By way of further contrast with Salas, here S.S.'s testimony was corroborated; after each testimonial description of an act, S.S. was able to re-enact her testimony accurately by manipulating anatomically correct dolls. Further, the evidence disclosed the prompt complaint to baby-sitter Tillman of several of the acts charged to respondent. Respondent's own description corroborates many details of S.S.'s allegations such as: that they lay against one another on the basement floor at the same time as the alleged occurrence; that they made physical contact, although he only would say his penis was on her stomach and denied all her other allegations; and that he ran out of the basement whereafter she came out of the basement, as confirmed by baby-sitter Tillman.
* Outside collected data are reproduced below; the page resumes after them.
This is an optimization exercise on Yosys and OpenROAD, whose aim is small area and a short achievable clock period, not a production implementation.
Only simulation tests tie the RTL to the original design; equivalence was not proved.

### design/flow/run.sh
#!/bin/bash
# synth_recipe.tcl (not shown) runs the flow's synth.tcl, then flattens the netlist and writes it again
# the make line also repeats each setting of config.mk as NAME=value (left out here)
make -C /OpenROAD-flow-scripts/flow DESIGN_CONFIG=/design/flow/config.mk WORK_HOME=/design/flow/orfs CLKGATE_MAP_FILE= SYNTH_SCRIPT=/design/flow/synth_recipe.tcl finish
### design/flow/config.mk
export PLATFORM = sky130hd
export DESIGN_NAME = rqp_colq
export DESIGN_NICKNAME = rqp_colq
export VERILOG_FILES = /design/flow/design.v
export SDC_FILE = /design/flow/constraint.sdc
export NUM_CORES = 4
export LEC_CHECK = 0
export CAP_MARGIN = 20
export CORE_MARGIN = 2
export CORE_UTILIZATION = 40
export SLEW_MARGIN = 20
### design/flow/constraint.sdc
create_clock -name core_clock -period 22.0 [get_ports {clk}]
set_input_delay 4.4000 -clock core_clock [delete_from_list [all_inputs] [get_ports {clk}]]
set_output_delay 4.4000 -clock core_clock [all_outputs]
set_load 0.01 [all_outputs]
### design/flow/design.v
module rqp_rq_lane (
    input  wire [7:0] s,
    input  wire [2:0] rot,     
    input  wire [7:0] m,       
    input  wire [7:0] c,       
    output wire [7:0] r
);
    wire [7:0] r1 = rot[0] ? {s[6:0],  s[7]}     : s;
    wire [7:0] r2 = rot[1] ? {r1[5:0], r1[7:6]}  : r1;
    wire [7:0] R  = rot[2] ? {r2[3:0], r2[7:4]}  : r2;
    wire [8:0] pc;
    wire [7:0] p;
    assign pc[0] = 1'b0;
    genvar i;
    generate
        for (i = 0; i < 8; i = i + 1) begin : add
            assign p[i]    = R[i] ^ c[i] ^ pc[i];
            assign pc[i+1] = (R[i] & c[i]) | (pc[i] & (R[i] ^ c[i]));
        end
    endgenerate
    wire p8 = pc[8];
    wire [8:0] cc;
    assign cc[0] = p8;
    generate
        for (i = 0; i < 8; i = i + 1) begin : cmp
            assign cc[i+1] = (p[i] & ~s[i]) | (cc[i] & (p[i] | ~s[i]));
        end
    endgenerate
    wire cout = cc[8];
    wire inc = p8 & cout;
    wire dec = ~p8 & ~cout;
    wire [7:0] h = R & m;
    wire [7:0] flip;
    assign flip[0] = inc | dec;
    generate
        for (i = 1; i < 8; i = i + 1) begin : id
            assign flip[i] = flip[i-1] & (h[i-1] ^ dec);
        end
    endgenerate
    assign r = h ^ flip;
endmodule
module rqp_vprng (
    input  wire         clk,
    input  wire         rst,
    input  wire         load,       
    input  wire [7:0]   seed,
    input  wire         step,       
    output wire [127:0] lanes       
);
    function [7:0] t753(input [7:0] x);
        reg [7:0] y;
        begin
            y = x ^ (x << 7);
            y = y ^ (y >> 5);
            y = y ^ (y << 3);
            t753 = y;
        end
    endfunction
    function [7:0] t771(input [7:0] x);
        reg [7:0] y;
        begin
            y = x ^ (x << 7);
            y = y ^ (y >> 7);
            y = y ^ (y << 1);
            t771 = y;
        end
    endfunction
    function [127:0] vec_init(input [7:0] sd);
        reg [7:0] y;
        integer i;
        begin
            y = sd;
            for (i = 0; i < 16; i = i + 1) begin
                vec_init[8*i +: 8] = y;
                y = t771(y);
            end
        end
    endfunction
    reg [127:0] pv;
    reg [127:0] pv_next;
    integer k;
    always @(*) begin
        for (k = 0; k < 16; k = k + 1)
            pv_next[8*k +: 8] = t753(pv[8*k +: 8]);
    end
    wire       ld = rst | load;
    wire [7:0] sd = rst ? 8'd128 : seed;
    always @(posedge clk) begin
        if (ld)
            pv <= vec_init(sd);
        else if (step)
            pv <= pv_next;
    end
    assign lanes = pv;
endmodule
module rqp_colq (
    input  wire         clk,
    input  wire         rst,         
    input  wire         seed_load,   
    input  wire [7:0]   seed,        
    input  wire         in_valid,
    input  wire [127:0] in_data,     
    input  wire [3:0]   in_bits,     
    input  wire         in_prob,     
    input  wire [31:0]  in_mult,
    output reg          out_valid,
    output reg  [127:0] out_data,
    output wire [31:0]  out_sum
);
    wire         draw = in_valid & in_prob & ~in_bits[3];
    wire [127:0] lanes;
    rqp_vprng u_prng (
        .clk   (clk),
        .rst   (rst),
        .load  (seed_load),
        .seed  (seed),
        .step  (draw),
        .lanes (lanes)
    );
    wire [7:0] mask = in_bits[3] ? 8'hFF : ((8'd1 << in_bits[2:0]) - 8'd1);
    wire [127:0] q;
    genvar g;
    generate
        for (g = 0; g < 16; g = g + 1) begin : lane
            wire [7:0] c = in_prob ? lanes[8*g +: 8] : 8'd128;
            rqp_rq_lane u_lane (
                .s    (in_data[8*g +: 8]),
                .rot  (in_bits[2:0]),
                .m    (mask),
                .c    (c),
                .r    (q[8*g +: 8])
            );
        end
    endgenerate
    reg [11:0] colsum;
    integer i;
    always @(*) begin
        colsum = 12'd0;
        for (i = 0; i < 16; i = i + 1)
            colsum = colsum + {4'd0, q[8*i +: 8]};
    end
    reg [11:0] r_sum;
    reg [31:0] r_mult;
    always @(posedge clk) begin
        if (rst)
            out_valid <= 1'b0;
        else
            out_valid <= in_valid;
        out_data <= q;
        r_sum    <= colsum;
        r_mult   <= in_mult;
    end
    assign out_sum = r_mult * {20'd0, r_sum};
endmodule
==> impl_results.html <==
<table>
<tr><th>Metric</th><th>Value</th></tr>
<tr><th colspan="2">Status</th></tr>
<tr><td>Status</td><td>timing/DRC/antenna clean</td></tr>
<tr><th colspan="2">Floorplan</th></tr>
<tr><td>Placeable core region</td><td>0.09291 mm2</td></tr>
<tr><td>Top-level port count</td><td>338</td></tr>
<tr><td>Horiz. Die Dim</td><td>309.5 um</td></tr>
<tr><td>Initial core utilization</td><td>40.17%</td></tr>
<tr><td>Die Footprint</td><td>0.09576 mm2</td></tr>
<tr><td>Height of the die</td><td>309.5 um</td></tr>
<tr><td>Number of placement rows</td><td>112</td></tr>
<tr><th colspan="2">Synthesis</th></tr>
<tr><td>Yosys Warn Count</td><td>2</td></tr>
<tr><td>Cell types occupying the most area after synthesis</td><td>sky130_fd_sc_hd__fa_1 (25%), sky130_fd_sc_hd__edfxtp_1 (10%), sky130_fd_sc_hd__dfxtp_1 (9.3%), sky130_fd_sc_hd__mux4_2 (7.7%), sky130_fd_sc_hd__xnor2_1 (6.5%)</td></tr>
<tr><td>Yosys cell types</td><td>84</td></tr>
<tr><td>Sequential cell area fraction in the yosys report</td><td>19.58%</td></tr>
<tr><td>Post-synth top area cell</td><td>sky130_fd_sc_hd__fa_1</td></tr>
<tr><td>Fraction of synthesized cell area taken by the top area cell type</td><td>24.62%</td></tr>
<tr><td>Post-Synthesis Net Count</td><td>4509</td></tr>
<tr><td>Async set or reset register ratio after synthesis</td><td>0%</td></tr>
<tr><td>Top FF cell, synth</td><td>sky130_fd_sc_hd__dfxtp_1</td></tr>
<tr><td>Cell count after synthesis</td><td>3770</td></tr>
<tr><td>Post-synth EDFFs</td><td>128</td></tr>
<tr><td>Synthesized cell area</td><td>0.03732 mm2</td></tr>
<tr><td>Post-synthesis average cell area</td><td>9.899 um2</td></tr>
<tr><td>Number of synthesized register bits</td><td>301</td></tr>
<tr><th colspan="2">Worst setup path</th></tr>
<tr><td>Largest fanout on the critical path</td><td>60</td></tr>
<tr><td>Setup crit start kind</td><td>input port</td></tr>
<tr><td>R2R cell count</td><td>44</td></tr>
<tr><td>Worst endpoint data arrival time</td><td>18180 ps</td></tr>
<tr><td>CP Class</td><td>in2reg</td></tr>
<tr><td>Critical Path Max Stage Delay</td><td>620 ps</td></tr>
<tr><td>Cell mode on critical path</td><td>sky130_fd_sc_hd__fa_1</td></tr>
<tr><td>Worst Setup End Kind</td><td>register</td></tr>
<tr><td>Data required time of the worst path</td><td>22540 ps</td></tr>
<tr><td>Slowest-stage cell, CP</td><td>sky130_fd_sc_hd__fa_1</td></tr>
<tr><th colspan="2">Clock network</th></tr>
<tr><td>Number of buffers inserted for hold repair after clock tree synthesis</td><td>0</td></tr>
<tr><td>Worst-path clk slew</td><td>50 ps</td></tr>
<tr><td>CTS buffer count</td><td>40</td></tr>
<tr><td>Number of setup buffers added after CTS</td><td>0</td></tr>
<tr><td>Buffers from clock root to sink, at most</td><td>3</td></tr>
<tr><td>Cts repair resizes</td><td>0</td></tr>
<tr><td>H-tree levels</td><td>2</td></tr>
<tr><td>Skew-Pair Late Insertion Delay</td><td>610 ps</td></tr>
<tr><td>Total clock sinks</td><td>301</td></tr>
<tr><td>Clk root buf</td><td>sky130_fd_sc_hd__clkbuf_16</td></tr>
<tr><td>CTS tree</td><td>yes</td></tr>
<tr><th colspan="2">STA</th></tr>
<tr><td>Endpoints failing hold</td><td>0</td></tr>
<tr><td>Final number of max-transition violations</td><td>0</td></tr>
<tr><td>RSZ-0062 raised after global routing</td><td>false</td></tr>
<tr><td>Final period utilization</td><td>80.15%</td></tr>
<tr><td>Number of setup violations in the final report</td><td>0</td></tr>
<tr><td>Setup TNS after final layout</td><td>0 ps</td></tr>
<tr><td>Final worst hold slack</td><td>695.2 ps</td></tr>
<tr><td>Tightest slew margin relative to the limit</td><td>27.42%</td></tr>
<tr><td>Maximum achievable frequency</td><td>56.71 MHz</td></tr>
<tr><td>Transition at the pin with the smallest max-transition slack</td><td>1089 ps</td></tr>
<tr><td>Clock period minus worst slack</td><td>17630 ps</td></tr>
<tr><td>Clock tree skew after final layout</td><td>27.85 ps</td></tr>
<tr><th colspan="2">Drt</th></tr>
<tr><td>Routed Wire Length</td><td>116600 um</td></tr>
<tr><td>Met1 layer wirelength in the final routing</td><td>49530 um</td></tr>
<tr><td>Via-to-Cell Ratio</td><td>5.227</td></tr>
<tr><td>Number of DRC violations after detailed-routing iteration 0</td><td>2276</td></tr>
<tr><td>Number of detailed-route iterations in the first pass</td><td>5</td></tr>
<tr><td>Routed length per placed instance</td><td>22.06 um</td></tr>
<tr><td>DRC violation count after routing</td><td>0</td></tr>
<tr><td>Top routing layer in use</td><td>met5</td></tr>
<tr><td>Vias after detailed routing</td><td>27640</td></tr>
<tr><td>Met3 WL</td><td>9213 um</td></tr>
<tr><td>Detailed-routed wire length on met2</td><td>54410 um</td></tr>
<tr><td>Count of antenna-violating nets left after detailed routing</td><td>0</td></tr>
<tr><th colspan="2">GRT</th></tr>
<tr><td>Vias in the first global route</td><td>27830</td></tr>
<tr><td>Tot GR Track Use</td><td>24.59%</td></tr>
<tr><td>Number of antenna violations at the first check in global routing</td><td>14</td></tr>
<tr><td>Maximum number of pins on one net before global-route repair</td><td>130</td></tr>
<tr><td>Gr ovfl total</td><td>0</td></tr>
<tr><td>First-pass GRT wire length</td><td>176000 um</td></tr>
<tr><th colspan="2">Layout</th></tr>
<tr><td>Layout cells sized above 1</td><td>10.34%</td></tr>
<tr><td>Total of fill cells in the finished design</td><td>8814</td></tr>
<tr><td>Layout area overhead</td><td>14.98%</td></tr>
<tr><td>Final layout net count</td><td>4732</td></tr>
<tr><th colspan="2">Place</th></tr>
<tr><td>Gpl congestion</td><td>0.9289</td></tr>
<tr><td>Final HPWL DP</td><td>96010 um</td></tr>
<tr><td>Count of input and output buffers</td><td>337</td></tr>
<tr><th colspan="2">Min path</th></tr>
<tr><td>Hold Path Cell Cnt</td><td>2</td></tr>
<tr><td>Type of the most critical hold path</td><td>reg2reg</td></tr>
<tr><th colspan="2">Job</th></tr>
<tr><td>Number of violations of the max-capacitance limit</td><td>0</td></tr>
</table>
This is an optimization exercise on Yosys and OpenROAD, whose aim is small area, a short achievable clock period and few clock cycles per item, not a production implementation.
The RTL was checked by simulation tests, not by an equivalence proof against the original design.

==> run a <==
==> flow/design.v <==
module ghash_core (
    input  wire         clk,
    input  wire         rst,           
    input  wire         cmd_valid,
    output wire         cmd_ready,
    input  wire [31:0]  cmd_word,
    input  wire [127:0] cmd_data,
    input  wire         h_we,
    input  wire [127:0] h_wdata,
    output reg          done,
    output reg          err,
    output reg  [3:0]   err_code,
    output wire [127:0] x,
    output reg  [63:0]  len_a,
    output reg  [63:0]  len_c,
    output reg  [1:0]   seq,
    output reg          partial
);
    localparam [7:0] OPC_INIT  = 8'h21;
    localparam [7:0] OPC_AAD   = 8'h22;
    localparam [7:0] OPC_TEXT  = 8'h23;
    localparam [7:0] OPC_FINAL = 8'h24;
    localparam [1:0] SEQ_IDLE    = 2'd0;
    localparam [1:0] SEQ_GH_AAD  = 2'd1;
    localparam [1:0] SEQ_GH_TEXT = 2'd2;
    localparam [3:0] E_NONE     = 4'd0;
    localparam [3:0] E_ILLEGAL  = 4'd1;
    localparam [3:0] E_BADLEN   = 4'd2;
    localparam [3:0] E_SEQUENCE = 4'd3;
    localparam [3:0] E_LENOVF   = 4'd7;
    reg [127:0] h;
    reg [127:0] x_q;       
    reg         x_zero;    
    reg [127:0] op_a;      
    reg [63:0]  op_am;     
    reg [95:0]  op_q;      
    reg [63:0]  h_m;       
    reg [95:0]  h_q;
    reg         busy;      
    assign x = x_q & {128{~x_zero}};
    assign cmd_ready = ~busy;
    wire accept = cmd_valid & ~busy;
    wire [7:0]  opc = cmd_word[7:0];
    wire [4:0]  n   = cmd_word[12:8];
    wire        rsv_bad = |cmd_word[31:13];
    wire        is_init  = (opc == OPC_INIT);
    wire        is_aad   = (opc == OPC_AAD);
    wire        is_text  = (opc == OPC_TEXT);
    wire        is_final = (opc == OPC_FINAL);
    wire        has_len  = is_aad || is_text;
    wire illegal = rsv_bad || !(is_init || is_aad || is_text || is_final) ||
                   (!has_len && (n != 5'd0));
    wire badlen  = has_len && ((n == 5'd0) || (n > 5'd16));
    wire aad_ok  = (seq == SEQ_GH_AAD) && !partial;
    wire text_ok = (seq == SEQ_GH_AAD) || ((seq == SEQ_GH_TEXT) && !partial);
    wire fin_ok  = (seq == SEQ_GH_AAD) || (seq == SEQ_GH_TEXT);
    wire seq_bad = (is_aad && !aad_ok) || (is_text && !text_ok) || (is_final && !fin_ok);
    wire [8:0]  la_lo  = {1'b0, len_a[7:0]} + {1'b0, n, 3'd0};
    wire [8:0]  lc_lo  = {1'b0, len_c[7:0]} + {1'b0, n, 3'd0};
    wire [55:0] la_inc = len_a[63:8] + 56'd1;
    wire [55:0] lc_inc = len_c[63:8] + 56'd1;
    wire        la_top = &len_a[63:8];
    wire        lc_top = &len_c[63:8];
    wire [63:0] len_a_new = {la_lo[8] ? la_inc : len_a[63:8], la_lo[7:0]};
    wire [63:0] len_c_new = {lc_lo[8] ? lc_inc : len_c[63:8], lc_lo[7:0]};
    wire ovf = (is_aad && la_lo[8] && la_top) || (is_text && lc_lo[8] && lc_top);
    reg [127:0] din_mask;
    integer i;
    always @(*) begin
        for (i = 0; i < 16; i = i + 1)
            din_mask[127 - 8*i -: 8] = (i < n) ? 8'hFF : 8'h00;
    end
    wire [127:0] block_in = is_final ? {len_a, len_c} : (cmd_data & din_mask);
    wire [127:0] pa, pb;
    genvar g;
    generate
        for (g = 0; g < 128; g = g + 1) begin : rev_in
            assign pa[g] = op_a[127 - g];
            assign pb[g] = h[127 - g];
        end
    endgenerate
    wire [126:0] p0, p2, pm;
    ghash_kmul64r u_p0 (.a(pa[63:0]),   .am(op_q[31:0]),  .b(pb[63:0]),   .bm(h_q[31:0]),  .p(p0));
    ghash_kmul64r u_p2 (.a(pa[127:64]), .am(op_q[63:32]), .b(pb[127:64]), .bm(h_q[63:32]), .p(p2));
    ghash_kmul64r u_pm (.a(op_am),      .am(op_q[95:64]), .b(h_m),        .bm(h_q[95:64]), .p(pm));
    wire [190:0] pt = {64'd0, p0} ^ {p2, 64'd0};
    wire [254:0] pu = {64'd0, pt} ^ {pt, 64'd0};
    wire [254:0] prod = pu ^ {64'd0, pm, 64'd0};
    wire [134:0] fold1 = {7'd0, prod[127:0]} ^
                         {8'd0, prod[254:128]} ^ {7'd0, prod[254:128], 1'b0} ^
                         {6'd0, prod[254:128], 2'b0} ^ {prod[254:128], 7'b0};
    wire [127:0] red   = fold1[127:0] ^
                         {121'd0, fold1[134:128]} ^ {120'd0, fold1[134:128], 1'b0} ^
                         {119'd0, fold1[134:128], 2'b0} ^ {114'd0, fold1[134:128], 7'b0};
    wire [127:0] mul_out;
    generate
        for (g = 0; g < 128; g = g + 1) begin : rev_out
            assign mul_out[127 - g] = red[g];
        end
    endgenerate
    wire [127:0] op_next = x ^ block_in;
    wire [127:0] op_pn, h_p;
    generate
        for (g = 0; g < 128; g = g + 1) begin : rev_nx
            assign op_pn[g] = op_next[127 - g];
            assign h_p[g]   = h[127 - g];
        end
    endgenerate
    wire [63:0] op_am_next = op_pn[63:0] ^ op_pn[127:64];
    wire [63:0] h_m_next   = h_p[63:0] ^ h_p[127:64];
    wire [95:0] op_q_next  = {op_am_next[31:0] ^ op_am_next[63:32],
                              op_pn[95:64] ^ op_pn[127:96],
                              op_pn[31:0] ^ op_pn[63:32]};
    wire [95:0] h_q_next   = {h_m_next[31:0] ^ h_m_next[63:32],
                              h_p[95:64] ^ h_p[127:96],
                              h_p[31:0] ^ h_p[63:32]};
    always @(posedge clk) begin
        h_m <= h_m_next;
        h_q <= h_q_next;
    end
    always @(posedge clk) begin
        op_a  <= op_next;
        op_am <= op_am_next;
        op_q  <= op_q_next;
    end
    always @(posedge clk)
        if (busy)
            x_q <= mul_out;
    always @(posedge clk) begin
        if (rst) begin
            h        <= 128'd0;
            x_zero   <= 1'b1;
            busy     <= 1'b0;
            done     <= 1'b0;
            err      <= 1'b0;
            err_code <= E_NONE;
            len_a    <= 64'd0;
            len_c    <= 64'd0;
            seq      <= SEQ_IDLE;
            partial  <= 1'b0;
        end else begin
            done <= busy;
            busy <= 1'b0;
            if (busy) begin
                x_zero <= 1'b0;
            end else if (accept) begin
                done     <= 1'b1;
                err      <= 1'b0;
                err_code <= E_NONE;
                if (illegal) begin
                    err <= 1'b1; err_code <= E_ILLEGAL;
                end else if (badlen) begin
                    err <= 1'b1; err_code <= E_BADLEN;
                end else if (seq_bad) begin
                    err <= 1'b1; err_code <= E_SEQUENCE;
                end else if (ovf) begin
                    err <= 1'b1; err_code <= E_LENOVF;
                end else if (is_init) begin
                    x_zero  <= 1'b1;
                    len_a   <= 64'd0;
                    len_c   <= 64'd0;
                    seq     <= SEQ_GH_AAD;
                    partial <= 1'b0;
                end else begin
                    done <= 1'b0;
                    busy <= 1'b1;
                    if (is_aad) begin
                        len_a   <= len_a_new;
                        seq     <= SEQ_GH_AAD;
                        partial <= (n < 5'd16);
                    end else if (is_text) begin
                        len_c   <= len_c_new;
                        seq     <= SEQ_GH_TEXT;
                        partial <= (n < 5'd16);
                    end else begin
                        seq     <= SEQ_IDLE;
                        partial <= 1'b0;
                    end
                end
            end else if (h_we && seq == SEQ_IDLE) begin
                h <= h_wdata;
            end
        end
    end
endmodule
module ghash_kmul64r (
    input  wire [63:0]  a,
    input  wire [31:0]  am,    
    input  wire [63:0]  b,
    input  wire [31:0]  bm,    
    output wire [126:0] p
);
    wire [62:0] p0, p2, pm;
    ghash_kmul #(.N(32)) u0 (.a(a[31:0]),  .b(b[31:0]),  .p(p0));
    ghash_kmul #(.N(32)) u2 (.a(a[63:32]), .b(b[63:32]), .p(p2));
    ghash_kmul #(.N(32)) um (.a(am),       .b(bm),       .p(pm));
    wire [94:0]  t = {32'd0, p0} ^ {p2, 32'd0};
    wire [126:0] u = {32'd0, t} ^ {t, 32'd0};
    assign p = u ^ {32'd0, pm, 32'd0};
endmodule
module ghash_kmul #(
    parameter N    = 128,
    parameter LEAF = 8
) (
    input  wire [N-1:0]   a,
    input  wire [N-1:0]   b,
    output wire [2*N-2:0] p
);
    generate
        if (N <= LEAF) begin : school
            reg [2*N-2:0] acc;
            reg [N-1:0]   t;
            integer i, k;
            always @(*) begin
                for (k = 0; k < 2*N-1; k = k + 1) begin
                    for (i = 0; i < N; i = i + 1)
                        t[i] = (k - i >= 0 && k - i < N) ? (a[i] & b[k-i]) : 1'b0;
                    acc[k] = ^t;
                end
            end
            assign p = acc;
        end else begin : kara
            localparam M = N / 2;
            wire [2*M-2:0] p0, p2, pm;
            ghash_kmul #(.N(M), .LEAF(LEAF)) u0 (.a(a[M-1:0]), .b(b[M-1:0]), .p(p0));
            ghash_kmul #(.N(M), .LEAF(LEAF)) u2 (.a(a[N-1:M]), .b(b[N-1:M]), .p(p2));
            ghash_kmul #(.N(M), .LEAF(LEAF)) um (.a(a[M-1:0] ^ a[N-1:M]),
                                                 .b(b[M-1:0] ^ b[N-1:M]), .p(pm));
            wire [N+M-2:0] t = {{M{1'b0}}, p0} ^ {p2, {M{1'b0}}};
            wire [2*N-2:0] u = {{M{1'b0}}, t} ^ {t, {M{1'b0}}};
            assign p = u ^ {{M{1'b0}}, pm, {M{1'b0}}};
        end
    endgenerate
endmodule
==> flow/run.sh <==
#!/bin/bash
# synth_recipe.tcl (not shown) runs the flow's synth.tcl, then flattens the netlist and writes it again
# the make line also repeats each setting of config.mk as NAME=value (left out here)
make -C /OpenROAD-flow-scripts/flow DESIGN_CONFIG=/design/flow/config.mk WORK_HOME=/design/flow/orfs CLKGATE_MAP_FILE= SYNTH_SCRIPT=/design/flow/synth_recipe.tcl finish
==> flow/config.mk <==
export PLATFORM = sky130hd
export DESIGN_NAME = ghash_core
export DESIGN_NICKNAME = ghash_core
export VERILOG_FILES = /design/flow/design.v
export SDC_FILE = /design/flow/constraint.sdc
export NUM_CORES = 4
export LEC_CHECK = 0
export CAP_MARGIN = 20
export CORE_MARGIN = 2
export CORE_UTILIZATION = 55
export SLEW_MARGIN = 20
export SYNTH_HIERARCHICAL = 1
export SYNTH_MINIMUM_KEEP_SIZE = 0
==> flow/constraint.sdc <==
create_clock -name core_clock -period 5.0 [get_ports {clk}]
set_input_delay 1.0000 -clock core_clock [delete_from_list [all_inputs] [get_ports {clk}]]
set_output_delay 1.0000 -clock core_clock [all_outputs]
set_load 0.01 [all_outputs]
==> inputs of run b, as changes to run a <==
--- a/flow/design.v
+++ b/flow/design.v
@@ -31,3 +31,3 @@
     reg [127:0] h;
-    reg [127:0] x_q;       
+    reg [126:0] p0_q, p2_q, pm_q;  
     reg         x_zero;    
@@ -39,3 +39,2 @@
     reg         busy;      
-    assign x = x_q & {128{~x_zero}};
     assign cmd_ready = ~busy;
@@ -85,5 +84,5 @@
     ghash_kmul64r u_pm (.a(op_am),      .am(op_q[95:64]), .b(h_m),        .bm(h_q[95:64]), .p(pm));
-    wire [190:0] pt = {64'd0, p0} ^ {p2, 64'd0};
+    wire [190:0] pt = {64'd0, p0_q} ^ {p2_q, 64'd0};
     wire [254:0] pu = {64'd0, pt} ^ {pt, 64'd0};
-    wire [254:0] prod = pu ^ {64'd0, pm, 64'd0};
+    wire [254:0] prod = pu ^ {64'd0, pm_q, 64'd0};
     wire [134:0] fold1 = {7'd0, prod[127:0]} ^
@@ -125,5 +124,9 @@
     end
+    assign x = mul_out & {128{~x_zero}};
     always @(posedge clk)
-        if (busy)
-            x_q <= mul_out;
+        if (busy) begin
+            p0_q <= p0;
+            p2_q <= p2;
+            pm_q <= pm;
+        end
     always @(posedge clk) begin
CAP_MARGIN = 30   (was 20)
CORE_UTILIZATION = 50   (was 55)
SETUP_SLACK_MARGIN = 0.35   (was default)
SLEW_MARGIN = 30   (was 20)
==> results_dict.tcl <==
set metrics [dict create \
    violations "antenna rules" \
    cp_num_cells 5 \
    synthTopCellsByCount "nand2_1 (5,283), xnor2_1 (5,143), xor2_1 (2,664)" \
    worstPathCellList "xnor2_1, xnor2_1, xnor2_1, nor2_1, clkdlybuf4s50_1" \
    antenna_left 1 \
    m1WireLength_um 262000 \
    status "finished with violations" \
    worstHoldEndpoint "h[82]" \
    grt_pass1_wl_um 990000 \
    synth-edff-count 381 \
    maxSlewViolCount 0 \
    grt_pass1_vias 116000 \
    routed_wl_um 751000 \
    firstDrtPassIters 10 \
    finClkSkew_ps 84.8 \
]
(the above is from run b)
==> results_dict.tcl <==
set metrics [dict create \
    status "finished with violations" \
    maxSlewViolCount 5 \
    synth-edff-count 128 \
    cp_num_cells 18 \
    m1WireLength_um 239000 \
    maxCapViolCount 1 \
    firstDrtPassIters 9 \
    finalSetupViolCount 32 \
    grt_pass1_wl_um 927000 \
    routed_wl_um 691000 \
    layout_setup_ws_ps -178 \
    violations "capacitance limit, slew limit, setup timing" \
    antenna_left 0 \
]
(the above is from run a)
Testbench counts of run a, summed over its fixed seeds: cycles 4,728, commands 2,364.
Testbench counts of run b, summed over its fixed seeds: cycles 4,728, commands 2,364.

port drivers added, routing unchanged:
Ports are ideal in the flow. The routed layouts listed here were re-timed in OpenROAD.
Step 1 sets driving cells, clkbuf_16 on the clock port and buf_2 on the other inputs (assumed; they add their load-dependent delay and slew).
Step 2 adds t to the input delays and takes it off the output delays; t is the mean of the earliest and latest rising clock arrival at the registers after step 1. Input paths then give back, and output paths get back, about the clock's delay inside the block.
a / b / c = ideal ports / drivers / drivers and shift; a / b = the first two.
| run | shift t [ns] | setup WS [ns] | latest minus earliest clock arrival (ns) | worst register clock-pin slew, ns | worst slew at a driven data input, ns |
|---|---|---|---|---|---|
| run a | 0.948 | -0.178 / -0.178 / -0.604 | 0.070 / 0.071 | 0.08 / 0.08 | 0.19 |
| run b | 0.944 | 0.173 / 0.061 / 0.276 | 0.090 / 0.089 | 0.08 / 0.08 | 0.19 |
The setup slack of run a, which loses most, moves by 0.000 ns with the drivers and by -0.426 ns with both steps.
S.S.'s demeanor at the time of her complaint was described by Tillman as crying, which would be consistent with having been sexually victimized and inconsistent with her having been the aggressor. Respondent's explanation to Officer Cram of what happened was even more corroborative of S.S.'s version than was respondent's court testimony, where he denied much of the officer's recitation of what he had told the officer on July 6, 1985. There is also the testimony of the examining physician, who confirmed a redness in S.S.'s vaginal area which, he testified, could have been caused by a penis, friction or an infection.

In Salas, by contrast, this court observed that the State presented no evidence to corroborate the testimony of the complaining witness. Also, in Salas there was a specific instruction to the jury that the evidence of the details of the complaint could be used for purposes of corroboration. People v. Salas (1985), 138 Ill. App.3d 48, 55, 485 N.E.2d 596.

Further, in contrast to Salas, here there was extensive corroborative evidence in addition to S.S.'s cogent testimony sufficient to permit the court to conclude that the acts of which respondent was accused actually occurred beyond a reasonable doubt. At best, the testimony of S.S.'s mother regarding the details S.S. recited to her was cumulative of S.S.'s own testimony and the fact of S.S.'s complaint to Tillman and the police. (See People v. McNichols (1986), 139 Ill. App.3d 947, 955, 487 N.E.2d 1252.) We conclude that the error in admitting into evidence the details of the complaining witness' complaint to her mother was harmless error beyond a reasonable doubt. People v. Powell (1985), 138 Ill. App.3d 150, 158-59, 485 N.E.2d 560, 564; In re C.K.M. (1985), 135 Ill. App.3d 145, 150, 481 N.E.2d 883, 887.

We affirm the judgment of the circuit court of Lake County.